» EXERCISE AIM
Of the lines below, write out exactly those from the line with "export IMPL_powerDensity_mw_per_mm2=691" through the line with "3_5_place_dp: 0.276 / 0.483 / 267 / 48.5", both included, and skip the rest.

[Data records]
<file path="config.mk">
export PLATFORM = sky130hd
export DESIGN_NAME = iq_decim
export DESIGN_NICKNAME = d
export VERILOG_FILES = /design/src/rtl/iq_decim.sv
export SDC_FILE = /design/constraint.sdc
export NUM_CORES = 1
export LEC_CHECK = 0
export CAP_MARGIN = 40
export CORE_MARGIN = 8
export CORE_UTILIZATION = 40
export CTS_CLUSTER_SIZE = 12
export DETAILED_ROUTE_END_ITERATION = 6
export MAX_ROUTING_LAYER = met4
export PLACE_DENSITY = 0.64
export SYNTH_ARGS = -nofsm -noshare
export SYNTH_HDL_FRONTEND = slang
export SYNTH_SLANG_ARGS = --single-unit
</file>
<file path="constraint.sdc">
create_clock -name clk -period 2.85 [get_ports clk]
set_input_delay 0.285 -clock clk [delete_from_list [all_inputs] [get_ports clk]]
set_output_delay 0.285 -clock clk [all_outputs]
set_load 0.1 [all_outputs]
</file>
<file path="src/rtl/iq_decim.sv">
// Integrate-and-dump decimator: averages DECIM valid I/Q samples with round-half-up
// and presents each result on a registered valid/ready output with a sticky overrun flag.
module iq_decim #(
    parameter int IN_W  = 5,
    parameter int DECIM = 4
) (
    input  logic            clk,
    input  logic            reset,
    input  logic            clear,
    input  logic            in_valid,
    input  logic [IN_W-1:0] I_BB,
    input  logic [IN_W-1:0] Q_BB,
    output logic            out_valid,
    input  logic            out_ready,
    output logic [IN_W-1:0] I_DEC,
    output logic [IN_W-1:0] Q_DEC,
    output logic            overrun
);
    localparam int LOG2  = $clog2(DECIM);
    localparam int ACC_W = IN_W + LOG2;
    localparam logic [LOG2-1:0] CNT_LAST = LOG2'(DECIM - 1);
    localparam logic signed [ACC_W-1:0] HALF = ACC_W'(DECIM / 2);

    if (DECIM < 2 || DECIM > 16 || (DECIM & (DECIM - 1)) != 0) begin : g_bad_decim
        $error("iq_decim: DECIM must be a power of two in 2..16");
    end

    // Handshake: a result transfers on any edge where out_valid and out_ready are both 1.
    logic [LOG2-1:0]         cnt;
    logic signed [ACC_W-1:0] acc_i, acc_q;
    logic signed [ACC_W-1:0] ext_i, ext_q;
    logic signed [ACC_W-1:0] sum_i, sum_q;
    logic signed [ACC_W-1:0] rnd_i, rnd_q;
    logic                    dump;
    logic                    unused_bits;

    assign ext_i = {{LOG2{I_BB[IN_W-1]}}, I_BB};
    assign ext_q = {{LOG2{Q_BB[IN_W-1]}}, Q_BB};
    assign sum_i = acc_i + ext_i;
    assign sum_q = acc_q + ext_q;
    assign rnd_i = sum_i + HALF;
    assign rnd_q = sum_q + HALF;
    assign dump  = in_valid && (cnt == CNT_LAST);

    // Dropping the low LOG2 bits of the rounded sum is the arithmetic right shift.
    assign unused_bits = ^{rnd_i[LOG2-1:0], rnd_q[LOG2-1:0]};

    always_ff @(posedge clk or posedge reset) begin
        if (reset) begin
            cnt       <= '0;
            acc_i     <= '0;
            acc_q     <= '0;
            out_valid <= 1'b0;
            overrun   <= 1'b0;
            I_DEC     <= '0;
            Q_DEC     <= '0;
        end else if (clear) begin
            cnt       <= '0;
            acc_i     <= '0;
            acc_q     <= '0;
            out_valid <= 1'b0;
            overrun   <= 1'b0;
        end else begin
            if (out_valid && out_ready) begin
                out_valid <= 1'b0;
            end
            if (dump) begin
                I_DEC     <= rnd_i[ACC_W-1:LOG2];
                Q_DEC     <= rnd_q[ACC_W-1:LOG2];
                out_valid <= 1'b1;
                acc_i     <= '0;
                acc_q     <= '0;
                cnt       <= '0;
                if (out_valid && !out_ready) begin
                    overrun <= 1'b1;
                end
            end else if (in_valid) begin
                acc_i <= sum_i;
                acc_q <= sum_q;
                cnt   <= cnt + 1'b1;
            end
        end
    end
endmodule

</file>
# Word level (Yosys, flattened, before mapping)
# Index checks and enable logic that the tools add are counted.
[op_classes]
addsub = 5
n_mul = 0
div_mod_pow = 0
order_cmp = 0
n_eq_ne = 1
n_shift = 0
mux = 15
n_bitwise = 1
n_reduce_logical = 10
[op_table]
columns = ["cell", "n"]
rows = [
  ["two-way mux 7 bit", 6],
  ["adder 7 x 3 -> 7 bit (second input constant)", 2],
  ["adder 7 x 5 -> 7 bit", 2],
  ["two-way mux 1 bit", 6],
  ["two-way mux 2 bit", 3],
  ["nonzero test 3 bit", 2],
  ["AND reduction 2 bit", 2],
  ["nonzero test 2 bit", 2],
  ["logical AND 1 bit", 3],
  ["adder 2 x 1 -> 2 bit (second input constant)", 1],
  ["equality test 2 bit (second input constant)", 1],
  ["zero test 1 bit", 1],
  ["inverter 1 bit", 1],
]
[word_totals]
register_bits = 28
latchBits = 0
mem_bits_rw = 0
mem_bits_ro = 0
in_bits = 15
out_inout_bits = 12
elab_cells = 39
mem_count = 0

# Longest topological paths before layout
# Gate-level depths: netlist of the first run.
[logic_depth]
depth_word = 5
ltp_mapped = 9
ltp_nobuf = 9

# Worst setup path after synthesis of the first run
# OpenSTA, ideal clock, no wires.
[synth_path]
kind = "flip-flop to flip-flop"
from = "reg acc_i[0]"
to = "reg I_DEC[3]"
setup_time_ns = 0.133
t_arrival_ns = 1.943
t_required_ns = 2.717
path_slack_ns = 0.774
stages_incl_launch_ff = 9
n_path_buf = 0
synth_period_minus_slack_ns = 2.076
cell_sequence = "dfrtp_1 > ha_1 > fa_1 > a211oi_1 > nor2_1 > xor2_1 > and3_1 > xnor2_1 > o21ai_1"
[synth_between]
elab_chain_cells = 2
[synth_lines]
columns = ["item", "line", "text"]
rows = [
  ["start, declared", "30", "logic signed [ACC_W-1:0] acc_i, acc_q;"],
  ["start signal, assigned", "78", "acc_i <= sum_i;"],
  ["adder 7 x 5 -> 7 bit", "39", "assign sum_i = acc_i + ext_i;"],
  ["adder 7 x 3 -> 7 bit", "41", "assign rnd_i = sum_i + HALF;"],
  ["end signal, assigned", "68", "I_DEC <= rnd_i[ACC_W-1:LOG2];"],
  ["end, declared", "15", "output logic [IN_W-1:0] I_DEC,"],
]
# Every way passes these cells.
# A chain may end at the register's enable or synchronous reset.

# Final worst setup path of the first run
[layout_path]
from = "in I_BB[0]"
to = "reg I_DEC[3]"
[layout_between]
elab_chain_cells = 2
[layout_lines]
columns = ["item", "line", "text"]
rows = [
  ["start, declared", "11", "input logic [IN_W-1:0] I_BB,"],
  ["adder 7 x 5 -> 7 bit", "39", ""],
  ["adder 7 x 3 -> 7 bit", "41", ""],
]
# Every way passes these cells.

==> results.sh, run 1 <==
export IMPL_status="finished, final reports clean"
export IMPL_dpl_cell_area_mm2=0.00213
export IMPL_finalClockSkew_ns=0.00139
export IMPL_finalInstanceArea_mm2=0.00217
export IMPL_clock_fmax_mhz=432
export IMPL_die_w_um=83.4
export IMPL_portBuffers=26
export IMPL_required_ns=3.00
export IMPL_cp_data_arrival_time_ns=2.47
export IMPL_grt_use_total_pct=11.1
export IMPL_synth_common_cells="28 x dfrtp_1, 20 x nor2_1, 15 x a21oi_1, 15 x ha_1, 13 x nor2b_1"
export IMPL_dp_hpwl_mm=2.74
export IMPL_wl_per_cell_um=13.5
export IMPL_rows=24
export IMPL_path_clk_slew_ns=0.09
export IMPL_fillers=423
export IMPL_drv_cap=0
export IMPL_synthTopCellsByArea="dfrtp_1 39%, ha_1 10%, xor2_1 4.8%"
export IMPL_layout_drive_gt1_share_pct=13.3
export IMPL_dieArea_mm2=0.00696
export IMPL_clkPwrFrac_pct=13.8
export IMPL_hold_viol=0
export IMPL_power_mw=1.50
export IMPL_synthCells=191
export IMPL_p_switching_mw=0.698
export IMPL_antenna_cells=0
export IMPL_cts_sinks=28
export IMPL_cts_buffers=3
export IMPL_worstHoldPathType="in -> async"
export IMPL_p_sw_share_pct=46.6
export IMPL_synth_top_area_share_pct=38.5
export IMPL_clockRootBuffer="clkbuf_8"
export IMPL_synth_most_common_cell="dfrtp_1"
export IMPL_tightest_slew_ns=0.492
export IMPL_worstSetupPathType="in -> reg"
export IMPL_nNetsFinal=252
export IMPL_viasPerCell=5.09
export IMPL_dr_pass1_iters=4
export IMPL_period_needed_ns=2.31
export IMPL_core_area_mm2=0.00438
export IMPL_cts_resized=0
export IMPL_die_y_um=83.4
export IMPL_fin_crit_sh_pct=81.2
export IMPL_ys_types=39
export IMPL_netlist_area_mm2=0.00182
export IMPL_synthArstFlopShare_pct=100
export IMPL_initial_core_util_pct=41.5
export IMPL_slew_violations=0
export IMPL_final_setup_tns_ns=0
export IMPL_gp_congestion=0.758
export IMPL_synth_edff_count=0
export IMPL_grt_ovfl_total=0
export IMPL_grt_pass1_wl_mm=6.51
export IMPL_yosys_warnings=0
export IMPL_startpoint_type="input port"
export IMPL_drc=0
export IMPL_grt_max_degree=29
export IMPL_via_count=1373
export IMPL_synth_top_flop_cell="dfrtp_1"
export IMPL_postCtsSetupRepairBufs=0
export IMPL_finalSetupViolations=0
export IMPL_grt_setup_unrepaired="no"
export IMPL_ys_ff_latch=28
export IMPL_cts_htree_levels=1
export IMPL_io_pins=27
export IMPL_synth_top_area_cell="dfrtp_1"
export IMPL_drtIter0Drc=56
export IMPL_cts_tree="done"
export IMPL_synth_seq_area_share_pct=38.5
export IMPL_rrSetupSlack_ns=0.59
export IMPL_synthToLayoutAreaGrowth_pct=19.1
export IMPL_seq_power_share_pct=33.6
export IMPL_max_slew_margin_pct=67.0
export IMPL_syn_area_per_cell_um2=9.52
export IMPL_synth_fp_nets=223
export IMPL_clockBufferDepth=2
export IMPL_end_kind="register"
export IMPL_power_leakage_nw=1.01
export IMPL_powerDensity_mw_per_mm2=691
export IMPL_ir_drop_mv=0.443
export IMPL_cp_max_fo=4
export IMPL_wl_mm=3.65
export IMPL_grt_pass1_vias=1422
export IMPL_hold_buffers=0
export IMPL_postRouteAntennaNets=0
export IMPL_power_frac_comb_pct=52.6
export IMPL_antenna_found_initial=0
export IMPL_clk_latency_ns=0.26
export IMPL_internal_power_mw=0.800
## per-stage QoR
stage / setup slack (ns) / hold WS (ns) / std cells / util [%]
2_1_floorplan: 0.774 / 0.350 / 191 / -
3_3_place_gp: 0.305 / 0.474 / 267 / 48.5
3_5_place_dp: 0.276 / 0.483 / 267 / 48.5
4_1_cts: 0.548 / 0.390 / 270 / 49.4
5_1_grt: 0.366 / 0.438 / 270 / 49.4
6_report: 0.537 / 0.377 / 270 / 49.4
## flip-flops by register name, indices dropped and copies added, names as in the netlist
signal and flops:
overrun 1, cnt 2, Q_DEC 5, out_valid 1, acc_q 7, I_DEC 5
acc_i 7
## metal layers
layer  part of all wire [%]  global-route usage (%)  up-vias
met1                     50                    14.0      637
met3                    4.5                    3.22        2
met4                   0.27                   0.942        0
li1                       -                       -      711
met2                     45                    17.8       23
met5                      0                       -        -
## layout make-up
cell class | count | area [um^2] | share of cell area, %
Multi-Input combinational cell | 148 | 1060 | 49.0
Sequential cell | 28 | 701 | 32.3
Timing Repair Buffer | 31 | 268 | 12.4
Tap cell | 52 | 65.1 | 3.00
Clock buffer | 3 | 41.3 | 1.91
Inverter | 8 | 30.0 | 1.39
## kinds of logic after synthesis
kind of cell	share of synthesized area (%)
mux	2.34
simple gates	20.4
fa+ha+maj	12.5
xor+xnor	8.67
compound gates	14.5
buf+inv	3.09
flops	38.5
## worst max-delay path: stages
cell and delay (ns):
clkdlybuf4s50_1 0.40, ha_1 0.23, fa_1 0.41, a211oi_1 0.31, nor2_1 0.10, xor2_1 0.32
and3_1 0.22, xnor2_1 0.11, o21ai_1 0.07
## worst paths after layout
path,start,end,cells after the start
min reg2reg,I_DEC[2]$_DFFE_PP0P_,I_DEC[2]$_DFFE_PP0P_,2
max reg2reg,acc_i[0]$_DFFE_PP0P_,I_DEC[3]$_DFFE_PP0P_,8
max in group asynchronous,reset,cnt[0]$_DFFE_PP0P_,3
min in group clk,I_DEC[2]$_DFFE_PP0P_,I_DEC[2]$_DFFE_PP0P_,2
min,reset,acc_q[6]$_DFFE_PP0P_,3
max,I_BB[0],I_DEC[3]$_DFFE_PP0P_,9
## power groups by stage
stage | logic, mW | registers (mW) | clock network, mW
global route | 0.858 | 0.513 | 0.229
floorplan | 0.326 | 0.808 | 0
global placement | 0.790 | 0.512 | 0
finish | 0.788 | 0.503 | 0.207
CTS | 0.797 | 0.505 | 0.217
detailed placement | 0.794 | 0.512 | 0
## cell usage in the layout, fill, tap and decap left out, types with 2 or more instances in the layout
cell type         n
dfrtp_1          28
nor2_1           20
buf_4            17
a21oi_1          15
ha_1             15
clkdlybuf4s50_1  14
nor2b_1          13
o21ai_1          11
nand2_1          11
xor2_1           10
xnor2_1           8
inv_1             8
nand2b_1          4
nand3b_1          4
and2_1            3
o21ai_0           3
clkbuf_8          3
mux2i_1           2
o22ai_1           2
nor3_1            2
a211oi_1          2
nand4_2           2
nand3_1           2
mux2_2            2
fa_1              2
(Power assumes the default switching activity.)
==> inputs of run 2 (changes only) <==
- PLACE_DENSITY: 0.64 -> 0.66
- clock period: 2.85 -> 2.1 ns (I/O delays scaled with it)
==> run 2 against run 1 <==
- hold slack worse by 0.086 ns
- first-iteration DRC count up 25%
- total power up 51%
- clock power up 60%
- die area unchanged
- largest cell class unchanged
- largest power group unchanged
==> results.sh, run 2 (same netlist as run 1, synthesis figures left out) <==
export IMPL_initial_core_util_pct=41.5
export IMPL_max_slew_margin_pct=75.2
export IMPL_finalSetupViolations=0
export IMPL_drv_cap=0
export IMPL_critPathMaxStageDelay_ns=0.41
export IMPL_finalClockSkew_ns=0.00495
export IMPL_required_ns=2.27
export IMPL_dieArea_mm2=0.00696
export IMPL_grt_ovfl_total=0
export IMPL_clockRootBuffer="clkbuf_8"
export IMPL_hold_slack_ns=0.291
export IMPL_antenna_cells=0
export IMPL_power_leakage_nw=1.16
export IMPL_die_w_um=83.4
export IMPL_dpl_cell_area_mm2=0.00231
export IMPL_clkPwrFrac_pct=14.6
export IMPL_synthToLayoutAreaGrowth_pct=35.2
export IMPL_p_sw_share_pct=44.8
export IMPL_reg_top3="acc_i: 7 flops, acc_q: 7 flops"
export IMPL_drtIter0Drc=70
export IMPL_hold_viol=0
export IMPL_ir_drop_mv=0.641
export IMPL_cts_htree_levels=1
export IMPL_fin_crit_sh_pct=96.5
export IMPL_startpoint="acc_i[0]$_DFFE_PP0P_"
export IMPL_mostFrequentLayoutCells="43 x buf_4, 28 x dfrtp_1, 20 x nor2_1"
export IMPL_dp_hpwl_mm=3.06
export IMPL_startpoint_type="register"
export IMPL_grt_setup_unrepaired="yes"
export IMPL_viasPerCell=5.01
export IMPL_final_common_cell="buf_4"
export IMPL_crit_slowest_cell="dfrtp_1"
export IMPL_cp_data_arrival_time_ns=2.19
export IMPL_gp_congestion=0.828
export IMPL_nNetsFinal=278
export IMPL_clock_fmax_mhz=494
export IMPL_period_needed_ns=2.03
export IMPL_fillers=397
export IMPL_cts_tree="done"
export IMPL_via_count=1487
export IMPL_wl_mm=4.01
export IMPL_r2r_start="acc_i[0]$_DFFE_PP0P_"
export IMPL_antenna_found_initial=0
export IMPL_cts_buffers=3
export IMPL_powerDensity_mw_per_mm2=922
export IMPL_tightest_slew_ns=0.370
export IMPL_end_kind="register"
export IMPL_hold_buffers=0
export IMPL_crit_chain="ha_4, fa_2, a211oi_2, o21bai_1, a21oi_2, xnor2_1, xor2_1, o21ai_1"
export IMPL_area_sequential_um2=701
export IMPL_clockBufferDepth=2
export IMPL_layout_drive_gt1_share_pct=27.8
export IMPL_finalInstanceArea_mm2=0.00246
export IMPL_wl_per_cell_um=13.5
export IMPL_grt_max_degree=29
export IMPL_seq_power_share_pct=30.1
export IMPL_clk_latency_ns=0.28
export IMPL_path_clk_slew_ns=0.09
export IMPL_drc=0
export IMPL_slew_violations=0
export IMPL_portBuffers=26
export IMPL_status="finished, final reports clean"
export IMPL_p_switching_mw=1.02
export IMPL_grt_use_total_pct=11.6
export IMPL_power_mw=2.27
export IMPL_postRouteAntennaNets=0
export IMPL_cp_max_fo=2
export IMPL_grt_pass1_wl_mm=6.73
export IMPL_internal_power_mw=1.25
export IMPL_rows=24
export IMPL_worstSetupPathType="reg -> reg"
export IMPL_power_frac_comb_pct=55.2
export IMPL_die_y_um=83.4
export IMPL_multiInputGateArea_mm2=0.00115
export IMPL_io_pins=27
export IMPL_dr_pass1_iters=5
export IMPL_worstHoldPathType="in -> async"
export IMPL_grt_pass1_vias=1476
export IMPL_core_area_mm2=0.00438
export IMPL_cts_sinks=28
==> run 2: cell count changes in the layout (fill, tap and decap cells not counted), sizes merged <==
| cell | before | now |
|---|---|---|
| clkbuf | 3 | 4 |
| buf | 17 | 43 |
==> run 2: final cells by class <==
cell class	count	area share, %
well taps	52	2.64
clock buffers	4	2.24
multi-input cells	148	46.6
inverters	8	1.22
repair buffers	57	18.8
flip-flops and latches	28	28.5
==> run 2: power by group through the flow <==
stage / registers (mW) / logic, mW / clock network (mW)
final: 0.684 / 1.25 / 0.332
after global routing: 0.694 / 1.34 / 0.368
after CTS: 0.686 / 1.19 / 0.345
after detailed placement: 0.696 / 1.19 / 0
after global placement: 0.692 / 1.17 / 0
after floorplan: 1.10 / 0.443 / 0
==> run 2: timing repair <==
| item | 4_1_cts | 5_1_grt |
|---|---|---|
| pin swaps | 0 | 10 |
| endpoints found under the setup margin | 3 | 13 |
| hold endpoints to repair | 0 | 0 |
| resized for setup | 1 | 15 |
| setup buffers | 0 | 2 |
==> run 2: path summary, 6_finish.rpt <==
kind / endpoint / slack, ns / cells after the start
setup / recovery: I_DEC[4]$_DFFE_PP0P_ / 0.07 / 8
hold / removal: Q_DEC[3]$_DFFE_PP0P_ / 0.29 / 3
setup reg to reg: I_DEC[4]$_DFFE_PP0P_ / 0.07 / 8
hold reg to reg: Q_DEC[4]$_DFFE_PP0P_ / 0.49 / 2
max in group asynchronous: acc_q[2]$_DFFE_PP0P_ / 1.54 / 3
min in group clk: Q_DEC[4]$_DFFE_PP0P_ / 0.49 / 2
==> run 2: worst max-delay path, delay by kind of cell, from the launching register on <==
family	cells	cell delay, ns
AOI/OAI and AO/OA	4	0.63
adders and majority gates	2	0.52
DFF	1	0.41
xor gates and xnor gates	2	0.34
==> run 2: metrics by stage <==
step / setup TNS (ns) / setup WS (ns) / std cells / utilization (%)
6_report: 0 / 0.0745 / 297 / 56.1
5_1_grt: -0.179 / -0.0540 / 297 / 56.1
4_1_cts: 0 / 0.00381 / 295 / 54.0
3_5_place_dp: -3.15 / -0.302 / 291 / 52.6
3_3_place_gp: -2.73 / -0.273 / 291 / 52.6
2_1_floorplan: 0 / 0.0244 / 191 / -
==> run 2: metal layers <==
metal	track usage (%)	routed length, um	up-vias
li1	-	-	766
met1	14.0	1930	692
met2	19.2	1900	27
met3	3.22	173	2
met4	1.41	6	0
met5	-	0	-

» RESULT OF THIS TASK
export IMPL_powerDensity_mw_per_mm2=691
export IMPL_ir_drop_mv=0.443
export IMPL_cp_max_fo=4
export IMPL_wl_mm=3.65
export IMPL_grt_pass1_vias=1422
export IMPL_hold_buffers=0
export IMPL_postRouteAntennaNets=0
export IMPL_power_frac_comb_pct=52.6
export IMPL_antenna_found_initial=0
export IMPL_clk_latency_ns=0.26
export IMPL_internal_power_mw=0.800
## per-stage QoR
stage / setup slack (ns) / hold WS (ns) / std cells / util [%]
2_1_floorplan: 0.774 / 0.350 / 191 / -
3_3_place_gp: 0.305 / 0.474 / 267 / 48.5
3_5_place_dp: 0.276 / 0.483 / 267 / 48.5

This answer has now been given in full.